Hornazo is typically eaten on "Lunes de Aguas," a regional celebration in the city of Salamanca, Spain, occurring on the Monday following Easter Monday. During this event, locals traditionally enjoy picnics by the river and consume this traditional dish.

The origins of hornazo can be traced back to medieval times when it was customary for families to prepare large meals on Easter Sunday to celebrate the end of Lent.

Hornazo was often included in these feasts as a hearty and indulgent dish to mark the occasion. Its ingredients, particularly the eggs and meats, symbolize abundance and fertility, reflecting the renewal of life associated with Easter.

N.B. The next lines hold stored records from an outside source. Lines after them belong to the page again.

File: src/core/psp_top.sv
// Partner supervision and front-panel logic of a second-circuit controller
//
// Chosen here: the placing of the registers and the AXI4-Lite interface to the registers.
`timescale 1ns/1ns
`include "psp_defines.svh"

// Notes on behaviour
// RULE1: Periodic partner query; good reply: active, requery in 10 min.
// RULE2: Inadmissible partner: passive, requery in 1 min.
// RULE3: No reply keeps status, requery in 1 min; third miss: passive.
// RULE4: Power-up passive; only good identification leaves it.
// RULE5: Passive: pump off, mixing valve closed.
// RULE6: Passive raises fault, missing-partner code.
// RULE7: Passive keeps manual, panel, room unit and bus working. Code still forces the valve closed, manual included, while passive.
// RULE8: Four mode buttons; press selects mode, only its LED lit.
// RULE9: Curve set by lines: sliders ignored.
// RULE10: Manual button toggles manual with LED; mode press leaves it.
// RULE11: In manual, open/close held drives valve, its LED lit.
// RULE12: Burner plants: manual close press toggles burner stage two.
// RULE13: Pump LED lit exactly while pump output on.
// RULE14: Line buttons step line down or up by one.
// RULE15: Minus and plus step displayed value down and up.
// RULE16: Edit committed only on info or mode press.
// RULE17: Stepping past end gives dashed code, which then sticks.
// RULE18: Button combinations jump to next higher or lower block.
// RULE19: Info press steps flow, room, outside, time; last stays. Code wraps from time back to flow.
// RULE20: Without engineer access only lines 1 to 50.
// RULE21: Both line buttons held 3 s open all lines.
// RULE22: Duplicate address: its code, held passive.
// RULE23: Installer numbers device one below partner, same segment.
// RULE24: Intervals and hold counted from slow tick, cleared at power-up.
module psp_top
  import psp_pkg::*;
#(
  parameter int unsigned TICK_CYCLES = `PSP_TICK_CYCLES
)
(
  // Clock, reset, enable
  input  wire logic        aclk,
  input  wire logic        aresetn,
  input  wire logic        ce,
  // AXI4-Lite write address and data
  input  wire logic [11:0] s_axi_awaddr,
  input  wire logic        s_axi_awvalid,
  output logic             s_axi_awready,
  input  wire logic [31:0] s_axi_wdata,
  input  wire logic [3:0]  s_axi_wstrb,
  input  wire logic        s_axi_wvalid,
  output logic             s_axi_wready,
  output logic [1:0]       s_axi_bresp,
  output logic             s_axi_bvalid,
  input  wire logic        s_axi_bready,
  // AXI4-Lite read
  input  wire logic [11:0] s_axi_araddr,
  input  wire logic        s_axi_arvalid,
  output logic             s_axi_arready,
  output logic [31:0]      s_axi_rdata,
  output logic [1:0]       s_axi_rresp,
  output logic             s_axi_rvalid,
  input  wire logic        s_axi_rready,
  // Process bus partner query
  output logic             query_req,
  input  wire logic        reply_valid,
  input  wire logic        reply_none,
  input  wire logic        reply_admissible,
  input  wire logic        dup_address,
  // Buttons
  input  wire logic [3:0]  btn_mode,
  input  wire logic        btn_manual,
  input  wire logic        btn_open,
  input  wire logic        btn_close,
  input  wire logic        btn_line_dn,
  input  wire logic        btn_line_up,
  input  wire logic        btn_minus,
  input  wire logic        btn_plus,
  input  wire logic        btn_info,
  // Heating curve sliders and controller demands
  input  wire logic [7:0]  slider_hot,
  input  wire logic [7:0]  slider_mild,
  input  wire logic        ctl_pump,
  input  wire logic        ctl_open,
  input  wire logic        ctl_close,
  // Outputs
  output logic             heating_pump_output,
  output logic             mixing_valve_output_open,
  output logic             mixing_valve_output_close,
  output logic             burner_stage2,
  output logic             active_mode,
  output logic             fault,
  output logic [7:0]       error_code,
  output logic [3:0]       led_mode,
  output logic             led_manual,
  output logic             led_open,
  output logic             led_close,
  output logic             led_pump,
  output logic [7:0]       curve_hot,
  output logic [7:0]       curve_mild,
  output logic [1:0]       info_sel,
  output logic [7:0]       line_num,
  output logic [15:0]      disp_value,
  output logic             engineer
);

  // ====
  // Time base and button presses
  logic        tick;
  logic [11:0] press;
  logic [11:0] lvl;

  assign lvl = {btn_info, btn_plus, btn_minus, btn_line_up, btn_line_dn,
                btn_close, btn_open, btn_manual, btn_mode};

  psp_tick #(.TICK_CYCLES(TICK_CYCLES)) u_tick
  (
    .aclk    (aclk),
    .aresetn (aresetn),
    .ce      (ce),
    .tick    (tick)
  );

  psp_edge #(.N(12)) u_edge
  (
    .aclk    (aclk),
    .aresetn (aresetn),
    .ce      (ce),
    .level   (lvl),
    .press   (press)
  );

  logic       p_manual, p_close, p_dn, p_up, p_minus, p_plus, p_info, any_mode;
  assign any_mode = |press[3:0];
  assign p_manual = press[4];
  assign p_close  = press[6];
  assign p_dn     = press[7];
  assign p_up     = press[8];
  assign p_minus  = press[9];
  assign p_plus   = press[10];
  assign p_info   = press[11];

  // ====
  // Software registers
  logic [2:0]  ctrl_q;
  logic [15:0] param_q;

  // ====
  // Partner supervision
  psp_sup_e    st_q;
  logic [15:0] wait_q;
  logic [1:0]  miss_q;

  // Query scheduler and mode decision
  always_ff @(posedge aclk)
  begin
    if (!aresetn)
    begin
      st_q        <= PSP_ST_QUERY;
      wait_q      <= 16'h0;
      miss_q      <= 2'd0;
      active_mode <= 1'b0;                    // see RULE4
      query_req   <= 1'b0;
    end
    else if (ce)
    begin
      query_req <= 1'b0;
      unique case (st_q)
        PSP_ST_QUERY:
        begin
          query_req <= 1'b1;                  // see RULE1
          st_q      <= PSP_ST_REPLY;
        end
        PSP_ST_REPLY:
          if (reply_valid)
          begin
            st_q <= PSP_ST_WAIT;
            if (reply_none)
            begin
              // Status kept until the third miss in a row
              wait_q <= 16'(`PSP_RETRY_MIN * `PSP_TICKS_PER_MIN);  // see RULE3
              if (miss_q == `PSP_MISS_LIMIT - 2'd1)
                active_mode <= 1'b0;          // see RULE3
              else
                miss_q <= miss_q + 2'd1;
            end
            else if (reply_admissible && !dup_address)
            begin
              miss_q      <= 2'd0;
              active_mode <= 1'b1;            // see RULE1
              wait_q      <= 16'(`PSP_ACTIVE_MIN * `PSP_TICKS_PER_MIN);
            end
            else
            begin
              miss_q      <= 2'd0;
              active_mode <= 1'b0;            // see RULE2
              wait_q      <= 16'(`PSP_RETRY_MIN * `PSP_TICKS_PER_MIN);
            end
          end
        PSP_ST_WAIT:
          if (tick)
          begin
            if (wait_q <= 16'h1)
              st_q <= PSP_ST_QUERY;           // see RULE24
            else
              wait_q <= wait_q - 16'h1;
          end
        default:
          st_q <= PSP_ST_QUERY;
      endcase
      // Duplicate address holds passive until corrected
      if (dup_address)
        active_mode <= 1'b0;                  // see RULE22
    end
  end

  // Fault report
  always_ff @(posedge aclk)
  begin
    if (!aresetn)
    begin
      fault      <= 1'b1;
      error_code <= `PSP_ERR_NO_PARTNER;
    end
    else if (ce)
    begin
      fault <= dup_address | ~active_mode;    // see RULE6
      if (dup_address)
        error_code <= `PSP_ERR_DUP_ADDR;      // see RULE22
      else if (!active_mode)
        error_code <= `PSP_ERR_NO_PARTNER;    // see RULE6
      else
        error_code <= 8'h0;
    end
  end

  // ====
  // Modes and manual; panel works in passive (see RULE7)
  logic manual_q;

  always_ff @(posedge aclk)
  begin
    if (!aresetn)
    begin
      led_mode      <= 4'b0001;
      manual_q      <= 1'b0;
      burner_stage2 <= 1'b0;
    end
    else if (ce)
    begin
      if (any_mode)
        led_mode <= press[3:0] & (~press[3:0] + 4'd1);   // see RULE8
      if (any_mode)
        manual_q <= 1'b0;                     // see RULE10
      else if (p_manual)
        manual_q <= ~manual_q;                // see RULE10
      if (manual_q && ctrl_q[`PSP_CTRL_DIRECT_BURNER] && p_close)
        burner_stage2 <= ~burner_stage2;      // see RULE12
    end
  end

  // Outputs; passive forces pump off and valve closing
  logic man_open, man_close;
  assign man_open  = manual_q & btn_open & ~btn_close;
  assign man_close = manual_q & btn_close & ~btn_open
                     & ~ctrl_q[`PSP_CTRL_DIRECT_BURNER];

  always_ff @(posedge aclk)
  begin
    if (!aresetn)
    begin
      heating_pump_output       <= 1'b0;
      mixing_valve_output_open  <= 1'b0;
      mixing_valve_output_close <= 1'b0;
      led_pump                  <= 1'b0;
      led_manual                <= 1'b0;
      led_open                  <= 1'b0;
      led_close                 <= 1'b0;
    end
    else if (ce)
    begin
      heating_pump_output <= active_mode & ctl_pump;  // see RULE5
      led_pump            <= active_mode & ctl_pump;  // see RULE13
      if (manual_q)
      begin
        mixing_valve_output_open  <= man_open & active_mode;             // see RULE11
        mixing_valve_output_close <= man_close | ~active_mode;           // see RULE5
      end
      else
      begin
        mixing_valve_output_open  <= ctl_open & ~ctl_close & active_mode;
        mixing_valve_output_close <= (ctl_close & ~ctl_open) | ~active_mode;
      end
      led_manual <= manual_q;                 // see RULE10
      led_open   <= man_open;                 // see RULE11
      led_close  <= manual_q & btn_close;
    end
  end

  // Heating curve: sliders followed unless set by lines
  always_ff @(posedge aclk)
  begin
    if (!aresetn)
    begin
      curve_hot  <= 8'h0;
      curve_mild <= 8'h0;
    end
    else if (ce && !ctrl_q[`PSP_CTRL_CURVE_BY_LINES])
    begin
      curve_hot  <= slider_hot;               // see RULE9
      curve_mild <= slider_mild;
    end
  end

  // ====
  // Info selection, stepped on each press, wraps from time back to flow
  always_ff @(posedge aclk)
  begin
    if (!aresetn)
      info_sel <= PSP_INFO_FLOW;
    else if (ce && p_info)
      info_sel <= info_sel + 2'd1;            // see RULE19
  end

  // ====
  // Engineer access
  logic [7:0] hold_q;

  always_ff @(posedge aclk)
  begin
    if (!aresetn)
    begin
      hold_q   <= 8'h0;
      engineer <= 1'b0;
    end
    else if (ce)
    begin
      if (!(btn_line_dn && btn_line_up))
        hold_q <= 8'h0;
      else if (tick && hold_q != 8'(`PSP_HOLD_TICKS))
        hold_q <= hold_q + 8'h1;              // see RULE24
      if (hold_q == 8'(`PSP_HOLD_TICKS))
        engineer <= 1'b1;                     // see RULE21
    end
  end

  // ====
  // Line navigation; combos are a line button held with a setting press
  logic [7:0] top_line;
  assign top_line = engineer ? `PSP_LINE_LAST : `PSP_LINE_USER_LAST;  // see RULE20

  always_ff @(posedge aclk)
  begin
    if (!aresetn)
      line_num <= `PSP_LINE_FIRST;
    else if (ce)
    begin
      if (btn_line_up && p_plus)
        line_num <= (line_num + `PSP_BLOCK_SIZE > top_line) ? top_line
                    : line_num + `PSP_BLOCK_SIZE;                   // see RULE18
      else if (btn_line_dn && p_minus)
        line_num <= (line_num <= `PSP_BLOCK_SIZE) ? `PSP_LINE_FIRST
                    : line_num - `PSP_BLOCK_SIZE;                   // see RULE18
      else if (p_up && !btn_line_dn && line_num < top_line)
        line_num <= line_num + 8'd1;          // see RULE14
      else if (p_dn && !btn_line_up && line_num > `PSP_LINE_FIRST)
        line_num <= line_num - 8'd1;          // see RULE14
      else if (line_num > top_line)
        line_num <= top_line;                 // see RULE20
    end
  end

  // Edited value and commit
  logic in_combo, line_move;
  assign in_combo  = btn_line_up | btn_line_dn;
  assign line_move = p_up | p_dn;

  always_ff @(posedge aclk)
  begin
    if (!aresetn)
    begin
      disp_value <= 16'h0;
      param_q    <= 16'h0;
    end
    else if (ce)
    begin
      if (p_info || any_mode)
        param_q <= disp_value;                // see RULE16
      if (line_move)
        disp_value <= param_q;                // Uncommitted edit discarded
      else if (disp_value == `PSP_VALUE_DASHED)
        disp_value <= disp_value;             // see RULE17
      else if (p_plus && !in_combo)
      begin
        if (disp_value < `PSP_VALUE_MAX)
          disp_value <= disp_value + 16'h1;   // see RULE15
        else if (ctrl_q[`PSP_CTRL_INACTIVE_OK])
          disp_value <= `PSP_VALUE_DASHED;    // see RULE17
      end
      else if (p_minus && !in_combo)
      begin
        if (disp_value != 16'h0)
          disp_value <= disp_value - 16'h1;   // see RULE15
        else if (ctrl_q[`PSP_CTRL_INACTIVE_OK])
          disp_value <= `PSP_VALUE_DASHED;    // see RULE17
      end
    end
  end

  // ====
  // AXI4-Lite slave, one write and one read at a time
  logic        aw_hold_q, w_hold_q;
  logic [11:0] awaddr_q;
  logic [31:0] wdata_q;

  always_ff @(posedge aclk)
  begin
    if (!aresetn)
    begin
      s_axi_awready <= 1'b0;
      s_axi_wready  <= 1'b0;
      s_axi_bvalid  <= 1'b0;
      s_axi_bresp   <= 2'b00;
      aw_hold_q     <= 1'b0;
      w_hold_q      <= 1'b0;
      awaddr_q      <= 12'h0;
      wdata_q       <= 32'h0;
      ctrl_q        <= 3'b000;
    end
    else if (ce)
    begin
      s_axi_awready <= ~aw_hold_q & ~s_axi_awready & s_axi_awvalid & ~s_axi_bvalid;
      s_axi_wready  <= ~w_hold_q & ~s_axi_wready & s_axi_wvalid & ~s_axi_bvalid;
      if (s_axi_awready && s_axi_awvalid)
      begin
        aw_hold_q <= 1'b1;
        awaddr_q  <= s_axi_awaddr;
      end
      if (s_axi_wready && s_axi_wvalid)
      begin
        w_hold_q <= 1'b1;
        wdata_q  <= s_axi_wdata;
      end
      if (aw_hold_q && w_hold_q && !s_axi_bvalid)
      begin
        aw_hold_q    <= 1'b0;
        w_hold_q     <= 1'b0;
        s_axi_bvalid <= 1'b1;
        s_axi_bresp  <= (awaddr_q == `PSP_OFS_CTRL) ? 2'b00 : 2'b10;
        if (awaddr_q == `PSP_OFS_CTRL)
          ctrl_q <= wdata_q[2:0];
      end
      else if (s_axi_bvalid && s_axi_bready)
        s_axi_bvalid <= 1'b0;
    end
  end

  // Read channel
  always_ff @(posedge aclk)
  begin
    if (!aresetn)
    begin
      s_axi_arready <= 1'b0;
      s_axi_rvalid  <= 1'b0;
      s_axi_rdata   <= 32'h0;
      s_axi_rresp   <= 2'b00;
    end
    else if (ce)
    begin
      s_axi_arready <= ~s_axi_arready & s_axi_arvalid & ~s_axi_rvalid;
      if (s_axi_arready && s_axi_arvalid)
      begin
        s_axi_rvalid <= 1'b1;
        s_axi_rresp  <= 2'b00;
        unique case (s_axi_araddr)
          `PSP_OFS_CTRL:   s_axi_rdata <= {29'h0, ctrl_q};
          `PSP_OFS_STATUS: s_axi_rdata <= {16'h0, error_code, 4'h0,
                                           engineer, manual_q, fault, active_mode};
          `PSP_OFS_LINE:   s_axi_rdata <= {22'h0, info_sel, line_num};
          `PSP_OFS_PARAM:  s_axi_rdata <= {disp_value, param_q};
          `PSP_OFS_PANEL:  s_axi_rdata <= {24'h0, led_mode, led_pump,
                                           led_close, led_open, led_manual};
          default:
          begin
            s_axi_rdata <= 32'h0;
            s_axi_rresp <= 2'b10;
          end
        endcase
      end
      else if (s_axi_rvalid && s_axi_rready)
        s_axi_rvalid <= 1'b0;
    end
  end

endmodule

In addition to its culinary significance, hornazo also has cultural and religious importance. In some regions, it's traditional for families to take their hornazo to church on Easter Sunday to be blessed by the priest before enjoying it as part of a festive meal. This custom further underscores the connection between hornazo and Easter celebrations in Spain.

Check out the recipe here: Hornazo de Salamanca

7. Poland—White Borscht and Żurek

White Borscht and Żurek are both traditional Polish soups that hold significant cultural and culinary importance, especially during Easter celebrations.

White Borscht, known as "Biały Barszcz" in Polish, is a creamy and tangy soup made from wheat flour, along with ingredients such as white sausage (biala kielbasa), potatoes, sour cream, and sometimes hard-boiled eggs. The soup is typically seasoned with marjoram, garlic, and sometimes horseradish or vinegar, giving it a distinctive flavor profile.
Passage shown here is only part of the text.